Remote Australian communities will soon have unprecedented access to vaccines and other supplies after local drone logistics company Swoop Aero was given official approval to operate its AI-powered delivery drones across long distances.
Authorities normally require drones to be restricted to visual line of sight (VLOS) flying, meaning that the pilot must be able to see the drone at all times – limiting range to a few kilometres.
With formal Civil Aviation and Safety Authority (CASA) approval, however, Swoop Aero can now control a fleet of drones from a single Remote Operations Centre (ROC) from which pilots will be able to fly up to five Australian-built KITE aircraft at a time.
The company anticipates having drones delivering health supplies to remote towns in Queensland and Victoria by the end of this year, with the aircraft also expected to help in tasks such as marine ecology management, aerial surveys, and search-and-rescue missions.
Each drone can carry up to 5kg up to 130km at speeds of up to 200km/h, or 3kg at up to 175km range, on a single charge.
The CASA approval – which allows Swoop Aero to fly the drones up to 60km from a base station – is a “significant milestone” for the Melbourne-based company, CEO Eric Peck said in announcing the news.
Swoop Aero started flying delivery drones in 2018 in the African country of Malawi, where up to 10 flights per day carry blood samples for HIV testing, drop medications into remote locations, and deliver cold-chain medications that must be delivered quickly to avoid being ruined by heat.
Working with global health partners like UNICEF and the UPS Foundation, Swoop Aero has carried more than 750,000 individual items to and from remote villages.
It has completed more than 14,000 flights in that time after extending its reach to countries including Vanuatu, DRC Congo, and Mozambique, where it is providing faster delivery of vaccines as well as carrying COVID-19 and tuberculosis testing samples back to urban pathology facilities.
The drones also conduct aerial mapping and surveys, giving authorities better views of remote areas that were previously difficult to reach and near-impossible to service – especially during flood season, when the remote villages would be completely cut off.

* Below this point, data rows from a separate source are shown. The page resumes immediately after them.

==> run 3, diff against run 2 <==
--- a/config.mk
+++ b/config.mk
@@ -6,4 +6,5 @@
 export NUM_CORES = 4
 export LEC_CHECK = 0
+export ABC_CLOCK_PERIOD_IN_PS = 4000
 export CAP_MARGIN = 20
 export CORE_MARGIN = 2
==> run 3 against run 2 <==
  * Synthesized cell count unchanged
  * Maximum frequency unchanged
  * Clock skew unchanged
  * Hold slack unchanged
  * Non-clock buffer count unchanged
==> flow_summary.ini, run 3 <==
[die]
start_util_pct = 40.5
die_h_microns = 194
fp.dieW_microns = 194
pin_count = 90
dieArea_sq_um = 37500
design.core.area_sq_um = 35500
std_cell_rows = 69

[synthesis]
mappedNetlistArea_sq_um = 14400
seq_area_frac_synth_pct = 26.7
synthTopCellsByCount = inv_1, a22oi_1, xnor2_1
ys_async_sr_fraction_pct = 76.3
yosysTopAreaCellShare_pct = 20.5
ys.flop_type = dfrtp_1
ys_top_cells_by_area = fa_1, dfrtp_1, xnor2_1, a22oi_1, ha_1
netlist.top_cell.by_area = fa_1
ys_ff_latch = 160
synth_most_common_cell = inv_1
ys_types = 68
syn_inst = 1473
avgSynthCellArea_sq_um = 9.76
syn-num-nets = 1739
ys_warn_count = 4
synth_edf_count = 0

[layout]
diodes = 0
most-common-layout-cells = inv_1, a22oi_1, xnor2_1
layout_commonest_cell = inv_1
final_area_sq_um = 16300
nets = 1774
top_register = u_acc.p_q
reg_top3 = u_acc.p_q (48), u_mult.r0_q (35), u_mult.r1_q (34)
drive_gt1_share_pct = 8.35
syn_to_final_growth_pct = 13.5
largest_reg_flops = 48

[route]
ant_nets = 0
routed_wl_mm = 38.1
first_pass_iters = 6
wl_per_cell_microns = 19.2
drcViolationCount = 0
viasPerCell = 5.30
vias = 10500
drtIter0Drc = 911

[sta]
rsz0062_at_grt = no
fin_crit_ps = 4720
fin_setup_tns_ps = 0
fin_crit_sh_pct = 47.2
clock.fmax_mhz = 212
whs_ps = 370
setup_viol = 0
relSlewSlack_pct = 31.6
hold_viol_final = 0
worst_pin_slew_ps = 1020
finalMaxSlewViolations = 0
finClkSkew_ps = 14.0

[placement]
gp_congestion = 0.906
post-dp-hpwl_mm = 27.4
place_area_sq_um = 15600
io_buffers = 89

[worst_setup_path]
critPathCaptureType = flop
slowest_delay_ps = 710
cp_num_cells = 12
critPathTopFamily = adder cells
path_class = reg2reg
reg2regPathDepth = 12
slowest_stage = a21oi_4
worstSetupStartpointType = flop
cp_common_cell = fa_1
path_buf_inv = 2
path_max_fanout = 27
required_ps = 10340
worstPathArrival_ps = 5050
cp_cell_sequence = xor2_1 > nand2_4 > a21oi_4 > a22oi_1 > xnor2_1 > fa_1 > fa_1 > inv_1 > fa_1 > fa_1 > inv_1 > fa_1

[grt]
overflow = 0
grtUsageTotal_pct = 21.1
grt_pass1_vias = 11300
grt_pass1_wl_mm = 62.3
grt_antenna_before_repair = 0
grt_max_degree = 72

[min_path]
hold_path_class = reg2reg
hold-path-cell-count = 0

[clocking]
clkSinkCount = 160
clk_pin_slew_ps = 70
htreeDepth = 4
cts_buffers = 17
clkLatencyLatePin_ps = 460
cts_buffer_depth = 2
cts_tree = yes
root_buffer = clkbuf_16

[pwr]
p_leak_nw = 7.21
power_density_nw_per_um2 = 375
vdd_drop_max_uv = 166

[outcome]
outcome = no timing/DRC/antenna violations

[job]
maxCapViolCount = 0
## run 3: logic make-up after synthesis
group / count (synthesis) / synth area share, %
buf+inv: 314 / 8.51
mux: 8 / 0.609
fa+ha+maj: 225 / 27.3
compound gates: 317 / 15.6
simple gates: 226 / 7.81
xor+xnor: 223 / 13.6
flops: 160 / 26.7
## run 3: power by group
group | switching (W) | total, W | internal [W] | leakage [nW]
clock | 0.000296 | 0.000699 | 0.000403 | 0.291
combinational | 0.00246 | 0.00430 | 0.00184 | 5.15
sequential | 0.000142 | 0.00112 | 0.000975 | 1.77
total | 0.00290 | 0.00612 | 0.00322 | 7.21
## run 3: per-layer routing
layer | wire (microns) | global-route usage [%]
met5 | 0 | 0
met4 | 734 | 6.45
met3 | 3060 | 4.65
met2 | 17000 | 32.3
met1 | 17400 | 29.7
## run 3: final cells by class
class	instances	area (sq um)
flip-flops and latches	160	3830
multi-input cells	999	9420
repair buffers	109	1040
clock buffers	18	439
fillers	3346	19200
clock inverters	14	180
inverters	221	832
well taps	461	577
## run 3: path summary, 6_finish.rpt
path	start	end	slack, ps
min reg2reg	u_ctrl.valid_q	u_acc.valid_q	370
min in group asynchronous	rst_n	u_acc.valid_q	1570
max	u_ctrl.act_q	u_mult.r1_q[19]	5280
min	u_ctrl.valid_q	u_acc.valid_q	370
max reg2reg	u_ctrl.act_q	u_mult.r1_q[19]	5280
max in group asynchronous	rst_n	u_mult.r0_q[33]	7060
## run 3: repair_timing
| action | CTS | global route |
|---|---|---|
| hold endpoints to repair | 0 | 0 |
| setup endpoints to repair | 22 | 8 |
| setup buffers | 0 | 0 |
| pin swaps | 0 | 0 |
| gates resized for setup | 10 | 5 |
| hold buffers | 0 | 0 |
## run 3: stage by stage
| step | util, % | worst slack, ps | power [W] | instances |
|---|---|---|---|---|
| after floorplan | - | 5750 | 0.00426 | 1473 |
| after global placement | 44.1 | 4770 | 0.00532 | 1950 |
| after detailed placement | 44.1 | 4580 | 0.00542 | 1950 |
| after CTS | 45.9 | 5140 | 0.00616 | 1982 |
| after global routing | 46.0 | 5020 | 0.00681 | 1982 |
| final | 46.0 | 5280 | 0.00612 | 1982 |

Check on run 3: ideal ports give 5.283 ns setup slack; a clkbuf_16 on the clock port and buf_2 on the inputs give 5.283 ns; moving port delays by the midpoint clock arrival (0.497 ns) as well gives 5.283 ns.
From an optimization exercise on the open Yosys and OpenROAD flow, aimed at small area; shortcuts taken in it are not production practice. Only simulation tests tie the RTL to the original design; equivalence was not proved. No activity file was given, so power comes from the tool's default toggle rates.

==> flow/design.v <==
package regfile_2w_sweep_pkg;
    typedef enum logic {
        RF_SWEEP = 1'b0,
        RF_READY = 1'b1
    } rf_state_t;
    localparam logic [31:0] RF_GP_INIT_DEFAULT    = 32'h0000_1800;
    localparam logic [31:0] RF_SP_INIT_DEFAULT    = 32'h0000_2ffe;
    localparam logic [31:0] RF_MIO_OFFSET_DEFAULT = 32'h0000_0020;
endpackage
module regfile_2w_sweep_aoi3 #(
    parameter int unsigned WIDTH = 32
) (
    input  logic [2:0]         s,
    input  logic [WIDTH-1:0]   t0,
    input  logic [WIDTH-1:0]   t1,
    input  logic [WIDTH-1:0]   t2,
    output logic [WIDTH-1:0]   d
);
    assign d = ~(({WIDTH{s[0]}} & t0) | ({WIDTH{s[1]}} & t1) | ({WIDTH{s[2]}} & t2));
endmodule
module regfile_2w_sweep_aoi2 #(
    parameter int unsigned WIDTH = 32
) (
    input  logic [1:0]         s,
    input  logic [WIDTH-1:0]   t0,
    input  logic [WIDTH-1:0]   t1,
    output logic [WIDTH-1:0]   d
);
    assign d = ~(({WIDTH{s[0]}} & t0) | ({WIDTH{s[1]}} & t1));
endmodule
module regfile_2w_sweep_nandw #(
    parameter int unsigned WIDTH = 32,
    parameter int unsigned N     = 4
) (
    input  logic [N*WIDTH-1:0] i,
    output logic [WIDTH-1:0]   d
);
    always_comb begin
        d = '1;
        for (int k = 0; k < N; k++) d = d & i[k*WIDTH +: WIDTH];
        d = ~d;
    end
endmodule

UK-based company Skyports is also tapping KITE drones to move goods between ships and shore.
AI enables remote flying
Swoop Aero’s technology has been steadily refined over the years, but a recent overhaul with technology integrator DiUS paved the way for long-distance autonomous flight using ‘edge AI’ capabilities that build artificial intelligence right into the device, using 5G and satellite communications to maintain connectivity with the Amazon Web Services (AWS) cloud.
The systems lean heavily on AWS services for processing and analysing large volumes of data, as well as AI technologies such as computer vision that allow the KITE drones to monitor and interpret their surroundings.
The computer-vision service – trained on thousands of geospatial photographs processed by Amazon’s SageMaker Ground Truth Plus ML service and Mechanical Turk human labellers – gives the drones an idea of what their operation and landing zone is supposed to look like.
By using cameras to capture the scene when it arrives, a drone can determine, for example, whether it needs to abort its landing if there are people in its landing zone.
Swoop Aero has also tapped ‘digital twin’ technology to build a digital model of each of its KITE drones – each of which is built from 17 discrete modules – using AWS IoT Device Shadow to monitor real-world performance and cross-check it against expected parameters.
Sensor data is collected during every flight, producing hundreds of megabytes of data per flight that is uploaded to the cloud using AWS Kinesis while the drone is landed and recharging.
This data is stored in an AWS Aurora database and fed into the AWS Lambda machine-learning service, which scours the data for trends in the sensor data and automatically identifies anomalies.
Using this approach, a defective sensor, for example, will be automatically detected and maintenance crews given a work order to replace it.
“Safety is paramount for our customers, and steadily operating a globally dispersed fleet isn’t an easy task,” Peck told the recent AWS ANZ Summit conference.
“With 24/7 operations, manual review of flight operations just wasn’t scalable.”
The new platform allows operators in Australia to fly up to 30 aircraft simultaneously across three continents – tapping AWS’s low-latency global cloud network to maintain contact with the drones at all times.
Integration with external flight-monitoring systems ensures the drones are aware of other aircraft near them and can move to avoid collisions.
With the CASA approval allowing it to bring its African flying expertise to Australia, Peck believes Swoop Aero will become a lifeline for Australian communities whose remoteness makes them challenging to service.
“With every day of flights,” he said, “we expand our reach and scale to deliver on vision for a world where we can bring economic prosperity to all.”